Task brief
Your answer should consist of every line in the records that holds "inverters".

Given records
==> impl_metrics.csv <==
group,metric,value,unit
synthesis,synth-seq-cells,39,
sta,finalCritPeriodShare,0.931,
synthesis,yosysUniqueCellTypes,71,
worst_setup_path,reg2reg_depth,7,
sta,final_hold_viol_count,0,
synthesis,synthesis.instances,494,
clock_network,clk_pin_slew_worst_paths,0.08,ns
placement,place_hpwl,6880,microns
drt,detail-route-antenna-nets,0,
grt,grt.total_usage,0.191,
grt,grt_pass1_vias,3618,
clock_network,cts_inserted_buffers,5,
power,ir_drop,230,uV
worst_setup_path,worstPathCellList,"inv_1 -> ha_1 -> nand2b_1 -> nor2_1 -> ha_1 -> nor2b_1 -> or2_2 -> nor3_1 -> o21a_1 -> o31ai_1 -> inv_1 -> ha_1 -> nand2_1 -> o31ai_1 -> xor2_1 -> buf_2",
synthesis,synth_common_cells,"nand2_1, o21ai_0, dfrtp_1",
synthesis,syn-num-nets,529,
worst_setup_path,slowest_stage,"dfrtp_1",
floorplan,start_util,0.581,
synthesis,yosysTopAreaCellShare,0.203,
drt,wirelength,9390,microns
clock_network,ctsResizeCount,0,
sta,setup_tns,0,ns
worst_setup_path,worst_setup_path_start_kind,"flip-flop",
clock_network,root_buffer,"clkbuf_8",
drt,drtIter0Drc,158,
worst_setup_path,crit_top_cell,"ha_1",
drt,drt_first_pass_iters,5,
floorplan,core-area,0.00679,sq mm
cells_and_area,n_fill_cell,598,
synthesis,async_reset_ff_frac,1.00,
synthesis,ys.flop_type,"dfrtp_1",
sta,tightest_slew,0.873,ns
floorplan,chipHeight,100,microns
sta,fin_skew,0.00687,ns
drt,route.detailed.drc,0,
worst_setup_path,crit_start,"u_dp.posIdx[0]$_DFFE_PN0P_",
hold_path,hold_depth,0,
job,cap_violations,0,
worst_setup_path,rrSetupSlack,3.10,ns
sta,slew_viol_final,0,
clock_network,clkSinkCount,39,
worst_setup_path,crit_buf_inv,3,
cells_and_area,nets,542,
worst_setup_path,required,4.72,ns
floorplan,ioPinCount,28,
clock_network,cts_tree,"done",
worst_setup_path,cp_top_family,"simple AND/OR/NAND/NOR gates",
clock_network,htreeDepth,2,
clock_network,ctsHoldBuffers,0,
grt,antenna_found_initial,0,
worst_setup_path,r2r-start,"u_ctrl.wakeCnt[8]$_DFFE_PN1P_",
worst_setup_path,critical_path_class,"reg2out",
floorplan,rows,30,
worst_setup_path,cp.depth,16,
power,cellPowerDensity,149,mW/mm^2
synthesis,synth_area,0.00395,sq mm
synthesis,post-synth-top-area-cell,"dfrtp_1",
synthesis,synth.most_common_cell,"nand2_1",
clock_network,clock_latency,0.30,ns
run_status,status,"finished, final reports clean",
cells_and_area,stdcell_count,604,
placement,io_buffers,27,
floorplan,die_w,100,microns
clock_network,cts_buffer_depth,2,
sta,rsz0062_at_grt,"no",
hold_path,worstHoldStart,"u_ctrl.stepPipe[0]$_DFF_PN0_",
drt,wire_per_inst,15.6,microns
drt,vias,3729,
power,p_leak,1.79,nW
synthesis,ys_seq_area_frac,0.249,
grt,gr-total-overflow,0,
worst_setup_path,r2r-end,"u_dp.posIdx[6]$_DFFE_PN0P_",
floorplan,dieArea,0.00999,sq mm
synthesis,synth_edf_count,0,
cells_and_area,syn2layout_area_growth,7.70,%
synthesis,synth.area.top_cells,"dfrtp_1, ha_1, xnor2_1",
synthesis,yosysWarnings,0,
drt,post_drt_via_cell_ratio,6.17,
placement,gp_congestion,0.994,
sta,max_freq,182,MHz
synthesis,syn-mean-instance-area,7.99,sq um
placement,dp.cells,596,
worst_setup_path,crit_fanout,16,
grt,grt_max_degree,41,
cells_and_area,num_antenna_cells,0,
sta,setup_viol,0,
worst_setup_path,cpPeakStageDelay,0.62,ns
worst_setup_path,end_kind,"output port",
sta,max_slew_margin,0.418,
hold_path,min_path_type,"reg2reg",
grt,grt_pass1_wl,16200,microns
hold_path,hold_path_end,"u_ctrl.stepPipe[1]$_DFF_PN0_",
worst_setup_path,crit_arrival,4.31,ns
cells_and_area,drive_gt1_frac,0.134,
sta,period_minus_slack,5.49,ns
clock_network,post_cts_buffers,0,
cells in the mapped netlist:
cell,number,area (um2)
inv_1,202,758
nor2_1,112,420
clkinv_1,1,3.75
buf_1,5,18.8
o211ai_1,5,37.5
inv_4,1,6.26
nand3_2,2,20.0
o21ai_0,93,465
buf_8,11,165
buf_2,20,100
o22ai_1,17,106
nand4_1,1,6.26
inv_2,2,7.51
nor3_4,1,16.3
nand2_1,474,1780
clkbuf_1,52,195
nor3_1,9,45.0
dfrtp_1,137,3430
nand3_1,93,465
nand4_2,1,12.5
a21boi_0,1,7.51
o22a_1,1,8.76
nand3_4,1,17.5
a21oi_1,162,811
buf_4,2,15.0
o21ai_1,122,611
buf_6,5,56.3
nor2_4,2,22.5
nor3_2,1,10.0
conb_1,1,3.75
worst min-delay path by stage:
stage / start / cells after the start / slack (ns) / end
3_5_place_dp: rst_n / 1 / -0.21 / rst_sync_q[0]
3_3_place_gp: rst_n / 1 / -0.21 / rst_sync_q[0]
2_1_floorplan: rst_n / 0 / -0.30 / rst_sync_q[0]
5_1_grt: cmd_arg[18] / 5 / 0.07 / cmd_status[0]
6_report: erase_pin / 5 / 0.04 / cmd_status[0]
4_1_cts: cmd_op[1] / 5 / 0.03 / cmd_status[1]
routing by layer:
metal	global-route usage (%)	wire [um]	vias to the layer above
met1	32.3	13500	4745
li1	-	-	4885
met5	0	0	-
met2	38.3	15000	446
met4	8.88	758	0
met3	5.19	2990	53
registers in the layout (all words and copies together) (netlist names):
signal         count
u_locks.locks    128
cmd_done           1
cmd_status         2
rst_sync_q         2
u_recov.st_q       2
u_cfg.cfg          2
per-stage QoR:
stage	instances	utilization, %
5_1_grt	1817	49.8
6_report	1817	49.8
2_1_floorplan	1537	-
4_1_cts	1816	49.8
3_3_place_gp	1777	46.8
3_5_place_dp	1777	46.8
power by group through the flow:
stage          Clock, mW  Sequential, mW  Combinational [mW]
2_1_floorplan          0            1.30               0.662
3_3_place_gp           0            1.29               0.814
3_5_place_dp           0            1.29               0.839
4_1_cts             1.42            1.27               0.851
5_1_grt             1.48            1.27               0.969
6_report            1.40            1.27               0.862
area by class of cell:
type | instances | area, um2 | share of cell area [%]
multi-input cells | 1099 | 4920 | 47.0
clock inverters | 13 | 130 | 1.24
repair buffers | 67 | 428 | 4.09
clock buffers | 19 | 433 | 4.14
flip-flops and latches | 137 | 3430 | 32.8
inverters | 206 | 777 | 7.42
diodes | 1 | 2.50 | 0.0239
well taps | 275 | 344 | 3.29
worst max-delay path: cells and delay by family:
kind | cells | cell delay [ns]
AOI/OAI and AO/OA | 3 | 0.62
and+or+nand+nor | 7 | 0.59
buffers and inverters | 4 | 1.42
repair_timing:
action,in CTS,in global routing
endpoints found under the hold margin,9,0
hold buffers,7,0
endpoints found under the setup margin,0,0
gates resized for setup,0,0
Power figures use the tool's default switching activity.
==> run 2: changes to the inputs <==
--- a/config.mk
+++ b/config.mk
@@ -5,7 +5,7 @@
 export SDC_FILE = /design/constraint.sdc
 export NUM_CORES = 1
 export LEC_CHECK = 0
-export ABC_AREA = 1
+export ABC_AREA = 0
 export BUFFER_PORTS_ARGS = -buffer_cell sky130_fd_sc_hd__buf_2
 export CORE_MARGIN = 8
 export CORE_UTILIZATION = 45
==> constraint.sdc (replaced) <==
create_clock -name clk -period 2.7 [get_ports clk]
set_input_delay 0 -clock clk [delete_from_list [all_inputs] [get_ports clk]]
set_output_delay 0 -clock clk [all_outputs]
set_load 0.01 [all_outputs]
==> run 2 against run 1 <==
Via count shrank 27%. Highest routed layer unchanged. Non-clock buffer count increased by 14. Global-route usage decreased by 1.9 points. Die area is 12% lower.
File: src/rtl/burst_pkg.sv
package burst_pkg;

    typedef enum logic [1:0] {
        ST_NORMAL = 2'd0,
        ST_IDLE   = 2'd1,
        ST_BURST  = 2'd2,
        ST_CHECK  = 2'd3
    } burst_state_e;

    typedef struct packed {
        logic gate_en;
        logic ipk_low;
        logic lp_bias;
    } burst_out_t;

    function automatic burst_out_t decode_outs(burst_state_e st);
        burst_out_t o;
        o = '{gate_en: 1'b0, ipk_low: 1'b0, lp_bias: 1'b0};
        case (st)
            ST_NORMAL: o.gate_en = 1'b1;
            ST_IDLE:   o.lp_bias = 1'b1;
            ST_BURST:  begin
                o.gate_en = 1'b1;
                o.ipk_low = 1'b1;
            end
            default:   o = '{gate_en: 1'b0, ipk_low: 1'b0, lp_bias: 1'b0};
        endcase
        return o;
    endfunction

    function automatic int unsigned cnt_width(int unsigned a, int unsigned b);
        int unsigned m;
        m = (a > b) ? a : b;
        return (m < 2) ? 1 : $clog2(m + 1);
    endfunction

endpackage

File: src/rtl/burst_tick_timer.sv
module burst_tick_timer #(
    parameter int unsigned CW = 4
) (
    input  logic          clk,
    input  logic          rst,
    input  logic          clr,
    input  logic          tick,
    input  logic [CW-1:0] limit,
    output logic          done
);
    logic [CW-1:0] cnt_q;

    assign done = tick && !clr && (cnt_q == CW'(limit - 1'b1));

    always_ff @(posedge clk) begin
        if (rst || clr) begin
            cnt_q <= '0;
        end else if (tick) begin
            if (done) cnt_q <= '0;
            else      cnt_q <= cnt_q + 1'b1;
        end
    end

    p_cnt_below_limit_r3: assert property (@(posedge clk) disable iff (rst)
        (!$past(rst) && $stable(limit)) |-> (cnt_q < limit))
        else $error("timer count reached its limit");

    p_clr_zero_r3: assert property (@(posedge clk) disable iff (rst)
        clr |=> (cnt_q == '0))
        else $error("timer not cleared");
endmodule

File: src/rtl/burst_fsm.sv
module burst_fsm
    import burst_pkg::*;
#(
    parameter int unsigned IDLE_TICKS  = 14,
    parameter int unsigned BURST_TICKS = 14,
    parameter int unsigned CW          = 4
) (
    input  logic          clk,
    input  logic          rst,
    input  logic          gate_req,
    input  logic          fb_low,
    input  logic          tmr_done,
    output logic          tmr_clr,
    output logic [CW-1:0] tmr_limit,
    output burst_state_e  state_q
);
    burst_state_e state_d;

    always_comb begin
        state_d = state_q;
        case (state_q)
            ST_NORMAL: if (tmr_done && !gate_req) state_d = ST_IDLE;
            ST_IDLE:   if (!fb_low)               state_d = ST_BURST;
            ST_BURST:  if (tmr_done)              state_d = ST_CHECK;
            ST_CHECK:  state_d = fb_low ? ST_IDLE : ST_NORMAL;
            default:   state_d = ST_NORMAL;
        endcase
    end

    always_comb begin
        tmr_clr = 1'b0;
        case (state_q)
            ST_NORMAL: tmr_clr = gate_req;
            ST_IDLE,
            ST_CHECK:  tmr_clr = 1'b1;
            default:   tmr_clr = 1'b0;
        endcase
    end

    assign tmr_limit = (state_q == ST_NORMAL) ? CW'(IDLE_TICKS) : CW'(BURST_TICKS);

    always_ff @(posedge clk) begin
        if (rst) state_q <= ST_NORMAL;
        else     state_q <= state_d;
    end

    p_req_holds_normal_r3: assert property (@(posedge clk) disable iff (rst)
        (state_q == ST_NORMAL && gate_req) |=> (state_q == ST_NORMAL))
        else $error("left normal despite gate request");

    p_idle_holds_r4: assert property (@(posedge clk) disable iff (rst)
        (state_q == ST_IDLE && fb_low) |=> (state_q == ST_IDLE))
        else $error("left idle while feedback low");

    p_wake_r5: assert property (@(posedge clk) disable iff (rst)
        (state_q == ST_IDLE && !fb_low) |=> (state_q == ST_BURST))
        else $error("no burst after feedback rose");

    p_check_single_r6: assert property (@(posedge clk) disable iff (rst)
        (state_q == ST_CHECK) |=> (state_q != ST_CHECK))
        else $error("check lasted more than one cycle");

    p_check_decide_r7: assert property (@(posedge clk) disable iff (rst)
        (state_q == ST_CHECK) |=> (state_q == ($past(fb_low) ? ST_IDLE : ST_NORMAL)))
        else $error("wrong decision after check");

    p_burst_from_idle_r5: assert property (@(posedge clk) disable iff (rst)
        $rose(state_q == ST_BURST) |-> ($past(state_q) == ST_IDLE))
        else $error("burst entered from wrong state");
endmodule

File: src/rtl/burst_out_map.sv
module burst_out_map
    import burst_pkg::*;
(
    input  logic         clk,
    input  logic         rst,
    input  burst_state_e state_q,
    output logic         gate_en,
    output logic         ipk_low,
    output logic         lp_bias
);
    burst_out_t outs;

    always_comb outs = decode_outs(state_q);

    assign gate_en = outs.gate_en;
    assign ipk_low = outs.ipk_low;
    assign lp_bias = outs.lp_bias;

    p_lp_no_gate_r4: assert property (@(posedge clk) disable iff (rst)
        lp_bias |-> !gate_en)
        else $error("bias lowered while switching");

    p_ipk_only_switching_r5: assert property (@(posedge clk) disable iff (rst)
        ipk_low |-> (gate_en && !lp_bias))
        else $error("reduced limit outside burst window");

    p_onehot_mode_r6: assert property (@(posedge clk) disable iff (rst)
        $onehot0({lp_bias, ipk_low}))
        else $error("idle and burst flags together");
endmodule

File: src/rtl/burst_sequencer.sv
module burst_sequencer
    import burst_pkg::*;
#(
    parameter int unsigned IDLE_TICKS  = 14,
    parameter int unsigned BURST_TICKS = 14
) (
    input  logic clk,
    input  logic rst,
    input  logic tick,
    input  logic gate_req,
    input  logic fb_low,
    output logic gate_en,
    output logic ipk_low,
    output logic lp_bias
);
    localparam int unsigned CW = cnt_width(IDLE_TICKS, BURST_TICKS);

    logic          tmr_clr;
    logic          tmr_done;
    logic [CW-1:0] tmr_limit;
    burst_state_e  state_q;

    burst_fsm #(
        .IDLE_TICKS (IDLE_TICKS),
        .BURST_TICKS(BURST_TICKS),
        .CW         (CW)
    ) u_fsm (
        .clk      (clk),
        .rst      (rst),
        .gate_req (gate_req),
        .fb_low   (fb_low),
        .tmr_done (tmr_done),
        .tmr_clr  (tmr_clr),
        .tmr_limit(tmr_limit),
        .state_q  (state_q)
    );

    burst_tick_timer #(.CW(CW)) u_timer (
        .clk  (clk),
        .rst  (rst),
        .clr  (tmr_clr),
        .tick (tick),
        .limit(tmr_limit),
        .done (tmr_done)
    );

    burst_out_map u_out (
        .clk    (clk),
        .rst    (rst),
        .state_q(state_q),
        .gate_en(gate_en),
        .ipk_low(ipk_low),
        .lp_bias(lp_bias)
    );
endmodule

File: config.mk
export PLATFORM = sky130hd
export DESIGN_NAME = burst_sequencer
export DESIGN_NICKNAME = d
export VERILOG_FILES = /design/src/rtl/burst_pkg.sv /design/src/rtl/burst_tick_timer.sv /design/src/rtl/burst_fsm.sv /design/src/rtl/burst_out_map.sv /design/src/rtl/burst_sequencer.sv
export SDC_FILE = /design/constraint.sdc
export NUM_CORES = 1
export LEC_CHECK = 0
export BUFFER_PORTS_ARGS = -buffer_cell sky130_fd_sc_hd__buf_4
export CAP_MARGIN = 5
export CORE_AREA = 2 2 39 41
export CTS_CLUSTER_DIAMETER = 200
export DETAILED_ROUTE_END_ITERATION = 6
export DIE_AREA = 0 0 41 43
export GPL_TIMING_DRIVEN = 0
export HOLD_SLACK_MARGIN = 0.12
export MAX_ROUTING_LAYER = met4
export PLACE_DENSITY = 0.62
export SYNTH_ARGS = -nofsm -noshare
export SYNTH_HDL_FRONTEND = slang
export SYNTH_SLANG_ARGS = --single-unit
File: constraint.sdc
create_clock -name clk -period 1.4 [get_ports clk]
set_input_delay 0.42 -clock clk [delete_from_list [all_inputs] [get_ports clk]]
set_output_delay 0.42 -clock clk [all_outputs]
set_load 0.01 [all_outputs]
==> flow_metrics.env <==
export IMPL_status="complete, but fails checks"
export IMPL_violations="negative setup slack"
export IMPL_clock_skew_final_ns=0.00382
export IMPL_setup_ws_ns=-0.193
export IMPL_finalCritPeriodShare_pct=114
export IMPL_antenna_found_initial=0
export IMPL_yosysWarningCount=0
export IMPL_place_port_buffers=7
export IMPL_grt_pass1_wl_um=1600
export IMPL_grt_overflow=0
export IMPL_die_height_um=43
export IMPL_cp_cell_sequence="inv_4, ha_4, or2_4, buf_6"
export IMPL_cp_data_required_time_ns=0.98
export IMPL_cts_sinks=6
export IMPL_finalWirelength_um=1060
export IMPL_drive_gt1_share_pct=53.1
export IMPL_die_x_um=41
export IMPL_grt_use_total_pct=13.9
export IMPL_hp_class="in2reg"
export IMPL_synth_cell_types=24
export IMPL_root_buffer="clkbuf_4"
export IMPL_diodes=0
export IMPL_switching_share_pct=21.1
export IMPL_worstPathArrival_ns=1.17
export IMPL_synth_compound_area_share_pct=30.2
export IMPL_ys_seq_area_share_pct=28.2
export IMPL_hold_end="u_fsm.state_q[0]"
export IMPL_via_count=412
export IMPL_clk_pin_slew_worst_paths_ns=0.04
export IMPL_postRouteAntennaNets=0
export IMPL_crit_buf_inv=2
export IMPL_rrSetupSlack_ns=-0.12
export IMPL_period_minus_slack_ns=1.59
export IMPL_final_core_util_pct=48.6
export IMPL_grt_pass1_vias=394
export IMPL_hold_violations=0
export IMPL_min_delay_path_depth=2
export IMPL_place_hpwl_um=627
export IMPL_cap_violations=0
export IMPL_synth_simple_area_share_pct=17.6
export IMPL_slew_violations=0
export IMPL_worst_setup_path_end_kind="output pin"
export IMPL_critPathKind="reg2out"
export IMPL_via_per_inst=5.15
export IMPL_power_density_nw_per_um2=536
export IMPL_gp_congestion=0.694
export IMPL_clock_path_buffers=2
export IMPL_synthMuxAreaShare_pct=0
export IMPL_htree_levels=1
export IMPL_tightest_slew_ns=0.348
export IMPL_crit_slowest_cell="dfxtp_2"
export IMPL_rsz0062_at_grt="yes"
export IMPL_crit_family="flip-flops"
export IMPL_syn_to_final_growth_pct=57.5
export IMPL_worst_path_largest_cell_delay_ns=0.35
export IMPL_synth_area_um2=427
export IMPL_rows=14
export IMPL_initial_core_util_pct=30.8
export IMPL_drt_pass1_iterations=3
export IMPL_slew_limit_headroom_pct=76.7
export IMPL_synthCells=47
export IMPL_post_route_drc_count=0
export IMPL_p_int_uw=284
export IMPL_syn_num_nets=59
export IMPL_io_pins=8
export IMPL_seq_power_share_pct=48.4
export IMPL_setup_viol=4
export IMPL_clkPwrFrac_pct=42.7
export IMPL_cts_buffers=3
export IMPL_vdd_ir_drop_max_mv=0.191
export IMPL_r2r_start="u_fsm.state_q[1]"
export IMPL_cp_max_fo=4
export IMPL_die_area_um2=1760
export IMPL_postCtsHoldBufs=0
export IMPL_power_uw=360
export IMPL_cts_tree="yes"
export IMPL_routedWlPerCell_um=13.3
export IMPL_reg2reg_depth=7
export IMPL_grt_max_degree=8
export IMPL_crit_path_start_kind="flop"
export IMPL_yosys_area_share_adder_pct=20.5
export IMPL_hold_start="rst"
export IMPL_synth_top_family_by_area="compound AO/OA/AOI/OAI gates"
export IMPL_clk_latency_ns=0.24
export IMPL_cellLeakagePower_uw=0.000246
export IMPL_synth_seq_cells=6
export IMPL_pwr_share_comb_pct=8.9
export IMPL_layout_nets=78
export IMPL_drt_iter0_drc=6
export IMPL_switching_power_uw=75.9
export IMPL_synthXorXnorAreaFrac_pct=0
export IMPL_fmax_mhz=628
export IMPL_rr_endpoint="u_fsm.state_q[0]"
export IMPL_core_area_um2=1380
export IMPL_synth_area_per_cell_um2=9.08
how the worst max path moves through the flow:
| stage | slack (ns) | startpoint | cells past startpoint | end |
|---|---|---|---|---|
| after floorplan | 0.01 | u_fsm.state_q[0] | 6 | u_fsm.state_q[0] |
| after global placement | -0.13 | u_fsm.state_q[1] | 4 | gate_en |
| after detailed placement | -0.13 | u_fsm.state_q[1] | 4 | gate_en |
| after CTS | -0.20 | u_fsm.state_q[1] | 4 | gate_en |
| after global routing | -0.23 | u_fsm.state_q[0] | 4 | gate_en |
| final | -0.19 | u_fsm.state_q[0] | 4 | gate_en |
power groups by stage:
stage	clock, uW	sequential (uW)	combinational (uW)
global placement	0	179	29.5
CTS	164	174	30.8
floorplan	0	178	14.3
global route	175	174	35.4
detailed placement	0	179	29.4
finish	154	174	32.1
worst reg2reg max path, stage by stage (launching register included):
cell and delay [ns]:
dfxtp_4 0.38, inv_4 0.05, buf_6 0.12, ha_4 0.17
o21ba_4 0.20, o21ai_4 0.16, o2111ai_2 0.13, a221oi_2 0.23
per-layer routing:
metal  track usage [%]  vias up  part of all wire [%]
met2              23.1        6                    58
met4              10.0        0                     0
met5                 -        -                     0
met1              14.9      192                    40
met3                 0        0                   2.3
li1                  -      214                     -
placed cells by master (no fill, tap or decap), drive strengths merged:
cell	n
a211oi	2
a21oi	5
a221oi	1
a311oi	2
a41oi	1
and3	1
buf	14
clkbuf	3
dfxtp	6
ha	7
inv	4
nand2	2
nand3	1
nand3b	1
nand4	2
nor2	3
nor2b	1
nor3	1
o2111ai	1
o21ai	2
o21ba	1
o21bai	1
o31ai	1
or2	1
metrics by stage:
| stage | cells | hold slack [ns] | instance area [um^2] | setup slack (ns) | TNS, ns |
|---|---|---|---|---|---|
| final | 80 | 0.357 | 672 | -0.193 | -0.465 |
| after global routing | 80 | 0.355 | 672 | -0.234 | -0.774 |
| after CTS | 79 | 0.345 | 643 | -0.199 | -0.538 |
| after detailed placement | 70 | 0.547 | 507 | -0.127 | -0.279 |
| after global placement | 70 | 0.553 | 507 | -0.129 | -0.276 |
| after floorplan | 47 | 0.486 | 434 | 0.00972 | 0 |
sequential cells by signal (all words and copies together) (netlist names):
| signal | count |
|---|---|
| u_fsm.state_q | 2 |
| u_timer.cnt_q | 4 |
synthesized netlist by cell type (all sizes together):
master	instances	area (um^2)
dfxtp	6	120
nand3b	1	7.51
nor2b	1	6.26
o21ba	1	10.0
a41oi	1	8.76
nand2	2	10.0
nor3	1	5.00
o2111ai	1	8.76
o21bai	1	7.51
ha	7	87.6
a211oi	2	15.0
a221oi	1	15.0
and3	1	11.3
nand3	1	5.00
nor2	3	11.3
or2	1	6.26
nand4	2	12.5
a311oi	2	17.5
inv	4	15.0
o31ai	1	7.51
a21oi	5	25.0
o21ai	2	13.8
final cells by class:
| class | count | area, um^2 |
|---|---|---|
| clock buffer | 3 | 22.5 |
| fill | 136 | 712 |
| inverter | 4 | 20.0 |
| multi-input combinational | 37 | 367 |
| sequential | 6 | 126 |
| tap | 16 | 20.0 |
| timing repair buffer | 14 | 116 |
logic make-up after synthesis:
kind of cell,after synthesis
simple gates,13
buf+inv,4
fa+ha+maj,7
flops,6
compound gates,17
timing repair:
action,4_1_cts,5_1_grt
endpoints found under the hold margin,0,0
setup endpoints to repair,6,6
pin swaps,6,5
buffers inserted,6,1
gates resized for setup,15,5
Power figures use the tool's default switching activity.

Finished task
clock inverters | 13 | 130 | 1.24
inverters | 206 | 777 | 7.42
buffers and inverters | 4 | 1.42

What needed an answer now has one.